Farm Bureau sues over Ramsey County township's restrictive animal feeding ordinance
DEVILS LAKE, N.D. — The North Dakota Farm Bureau is accusing a Ramsey County township of going beyond its legal authority in trying to prevent the development of a pig farm.
North Dakota Farm Bureau, along with Ramsey County Farm Bureau and the partners developing Grand Prairie Agriculture, on Friday, Jan. 11, filed a civil suit in Northeast District Court in Ramsey County against Grand Harbor Township and its board.
“The outlook for animal agriculture in North Dakota looks pretty bleak if we don’t get these kind of things nipped in the bud before they grow legs and move across the state,” said Daryl Lies, president of the North Dakota Farm Bureau, speaking via telephone on Monday, Jan. 14, from the American Farm Bureau Federation convention in New Orleans.
Heather Johnson, chairman of the Grand Harbor Township board, had not seen the lawsuit or heard about it as of the afternoon of Jan. 14.
Taylor Aasmundstad and Daniel Julson plan to build Grand Prairie Agriculture, a $6 million purebred sow barn on 80 acres west of Devils Lake owned by Taylor Aasmundstad’s father, Eric Aasmundstad. The plan has met stark opposition from people in the community as well as on Spirit Lake Reservation.
Grand Prairie Agriculture would have up to 997 animal units — not large enough to be considered a concentrated animal feeding operation, according to previous Agweek reporting. If built, it would supply pigs to other farrowing barns that would produce piglets to go to farms that would finish them for market. While the Aasmundstads and Julson expected a decision from the North Dakota Department of Health in August 2018, the matter still is pending.
According to the complaint filed in the case, Farm Bureau and its co-plaintiffs take issue with an animal feeding operation ordinance Grand Harbor Township put in place Sept. 25, 2017, in response to Grand Prairie Agriculture’s plans. The ordinance, court documents say, “imposes environmental obligations, water setback distances, highway and road setback distances, as well as odor setbacks, which are impermissibly broad in various respects.”
“The Ordinance is intended to restrict, regulate, and suppress animal feeding operations,” the complaint says
The lawsuit asks that the court declare the Grand Harbor ordinance invalid in a declaratory judgement and to award costs and disbursements, including attorneys’ fees, to the plaintiffs.
The North Dakota Century Code, the complaint says, prevents townships from prohibiting the use of land or buildings for agriculture, from precluding the development of a concentrated animal feeding operation or from prohibiting reasonable diversification or expansion of a farming or ranching operation. Additionally, the complaint points to a 2008 case decided by the Supreme Court, Ramsey Co. Farm Bureau v. Ramsey Co, in which the court said a county zoning ordinance cannot regulate beyond the location of a feeding operation, the type of animals and the size of the operation.
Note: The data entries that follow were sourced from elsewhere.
==> src/rtl/irq_seq.sv <==
module irq_seq #(
   parameter int N_LINES = 8,
   parameter int LVL_W   = 8,
   localparam int IDX_W  = $clog2(N_LINES)
) (
   input  logic               clk,
   input  logic               rst_n,
   input  logic               any_req,
   input  logic               cpu_ack,
   input  logic               found,
   input  logic [IDX_W-1:0]   win,
   input  logic [LVL_W-1:0]   win_lvl,
   input  logic               eoi_hit,
   output logic [IDX_W-1:0]   last,
   output logic               irq_out,
   output logic [LVL_W-1:0]   lvl_bus
);
   import irq_pkg::*;

   irq_st_t st_q;
   logic [IDX_W-1:0] last_q;
   logic [LVL_W-1:0] lvl_q;
   logic take;

   assign take = (st_q == ST_REQ) && cpu_ack;

   always_ff @(posedge clk or negedge rst_n) begin
      if (!rst_n) begin
         st_q   <= ST_IDLE;
         last_q <= IDX_W'(N_LINES - 1);
         lvl_q  <= '0;
      end else begin
         lvl_q <= take ? win_lvl : '0;
         if (take && found) last_q <= win;
         unique case (st_q)
            ST_IDLE: if (any_req) st_q <= ST_REQ;
            ST_REQ:  if (cpu_ack) st_q <= ST_BUSY;
            ST_BUSY: if (eoi_hit) st_q <= ST_IDLE;
            default: st_q <= ST_IDLE;
         endcase
      end
   end

   assign last    = last_q;
   assign irq_out = (st_q == ST_REQ);
   assign lvl_bus = lvl_q;

   // request drops right after acknowledge
   p_ack_drops_r3: assert property (@(posedge clk) disable iff (!rst_n)
      (irq_out && cpu_ack) |=> !irq_out);
   // no request while busy without end-of-interrupt
   p_busy_quiet_r7: assert property (@(posedge clk) disable iff (!rst_n)
      (st_q == ST_BUSY && !eoi_hit) |=> !irq_out);
   // acknowledge while idle leaves the bus at zero
   p_ack_idle_r11: assert property (@(posedge clk) disable iff (!rst_n)
      (!irq_out) |=> lvl_bus == '0);
endmodule

==> src/rtl/prio_irq_ctrl.sv <==
module prio_irq_ctrl #(
   parameter int N_LINES  = 8,
   parameter int LVL_W    = 8,
   parameter int DATA_W   = 8,
   parameter int ROT_EN   = 1,
   parameter logic [7:0] EOI_CODE = 8'h20,
   localparam int IDX_W   = $clog2(N_LINES)
) (
   input  logic              clk,
   input  logic              rst_n,
   input  logic [N_LINES-1:0] req_lines,
   input  logic              cpu_ack,
   output logic              irq_out,
   output logic [LVL_W-1:0]  lvl_bus,
   input  logic              wr_en,
   input  logic [1:0]        wr_addr,
   input  logic [DATA_W-1:0] wr_data
);
   if (N_LINES != (1 << IDX_W) || N_LINES < 2) begin : g_chk_n
      $error("N_LINES must be a power of two, at least 2");
   end
   if (LVL_W > DATA_W || DATA_W < 8) begin : g_chk_w
      $error("LVL_W must fit DATA_W, DATA_W at least 8");
   end

   logic [IDX_W-1:0] win, last;
   logic             found, rotate, eoi_hit;
   logic [LVL_W-1:0] win_lvl;

   irq_cfg #(.N_LINES(N_LINES), .LVL_W(LVL_W), .DATA_W(DATA_W),
             .ROT_EN(ROT_EN), .EOI_CODE(EOI_CODE)) u_cfg (
      .clk(clk), .rst_n(rst_n), .wr_en(wr_en), .wr_addr(wr_addr),
      .wr_data(wr_data), .rd_idx(win), .rd_lvl(win_lvl),
      .rotate(rotate), .eoi_hit(eoi_hit));

   irq_arb #(.N_LINES(N_LINES)) u_arb (
      .req(req_lines), .rotate(rotate), .last(last),
      .win(win), .found(found));

   irq_seq #(.N_LINES(N_LINES), .LVL_W(LVL_W)) u_seq (
      .clk(clk), .rst_n(rst_n), .any_req(|req_lines), .cpu_ack(cpu_ack),
      .found(found), .win(win), .win_lvl(win_lvl), .eoi_hit(eoi_hit),
      .last(last), .irq_out(irq_out), .lvl_bus(lvl_bus));

   // a nonzero level is shown for one cycle only
   p_lvl_one_cycle_r3: assert property (@(posedge clk) disable iff (!rst_n)
      (lvl_bus != '0) |=> lvl_bus == '0);
   // a request never appears from idle with no line active
   p_req_needs_line_r2: assert property (@(posedge clk) disable iff (!rst_n)
      (!irq_out && req_lines == '0 && !cpu_ack && !eoi_hit) |=> !irq_out);
endmodule

==> config.mk <==
export PLATFORM = sky130hd
export DESIGN_NAME = prio_irq_ctrl
export DESIGN_NICKNAME = d
export VERILOG_FILES = /design/src/rtl/irq_pkg.sv /design/src/rtl/irq_cfg.sv /design/src/rtl/irq_arb.sv /design/src/rtl/irq_seq.sv /design/src/rtl/prio_irq_ctrl.sv
export SDC_FILE = /design/constraint.sdc
export NUM_CORES = 1
export LEC_CHECK = 0
export ABC_AREA = 1
export BUFFER_PORTS_ARGS = -buffer_cell sky130_fd_sc_hd__buf_2
export CORE_MARGIN = 5
export CORE_UTILIZATION = 55
export CTS_CLUSTER_DIAMETER = 120
export DETAILED_ROUTE_END_ITERATION = 8
export PLACE_DENSITY = 0.73
export SYNTH_ARGS = -nofsm -noshare
export SYNTH_HDL_FRONTEND = slang
export SYNTH_SLANG_ARGS = --single-unit
export TNS_END_PERCENT = 20
==> constraint.sdc <==
create_clock -name clk -period 3.8 [get_ports clk]
set_input_delay 0.57 -clock clk [delete_from_list [all_inputs] [get_ports clk]]
set_output_delay 0.57 -clock clk [all_outputs]
set_load 0.05 [all_outputs]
“Grand Harbor Township has just gone well beyond what they are allowed to regulate,” said Tyler Leverington, an attorney for the plaintiffs.
Johnson, however, said the Grand Harbor Township did check into what they were allowed to regulate and followed state law.
“It’s just a generic ordinance with setback distances,” she said. “We just increased (setback distances) by the amounts allowed by the state. We just wanted to cover our bases and be proactive.”
Johnson said the rationale for the ordinance was so Grand Prairie would “come through us” so that the township could ensure the developers “are following the rules.”
The complaint also takes issue at the process the Grand Harbor Township board took in adopting its animal feeding ordinance, finding it did not conduct or consider studies on the issue and only spoke twice about the ordinance, according to meeting minutes.
Lies said Farm Bureau and the farm developers decided to file the lawsuit because they felt they were out of other options after the township supervisors would not return phone calls or even accept a certified letter on the case.
“Our only action was to go this route to hold them accountable,” Lies said.
Leverington pointed out that North Dakota voters in 2012 overwhelmingly supported a Constitutional amendment to ensure the right to farming and ranching. The Constitution now includes the right to “engage in modern farming and ranching practices,” and that “no law shall be enacted which abridges the right of farmers and ranchers to employ agricultural technology, modern livestock production, and ranching practices.”
“Grand Harbor Township has disregarded the decision North Dakotans made at the polls, North Dakota’s Constitution, and the clear limits on township authority in the North Dakota Century Code,” a statement from North Dakota Farm Bureau said.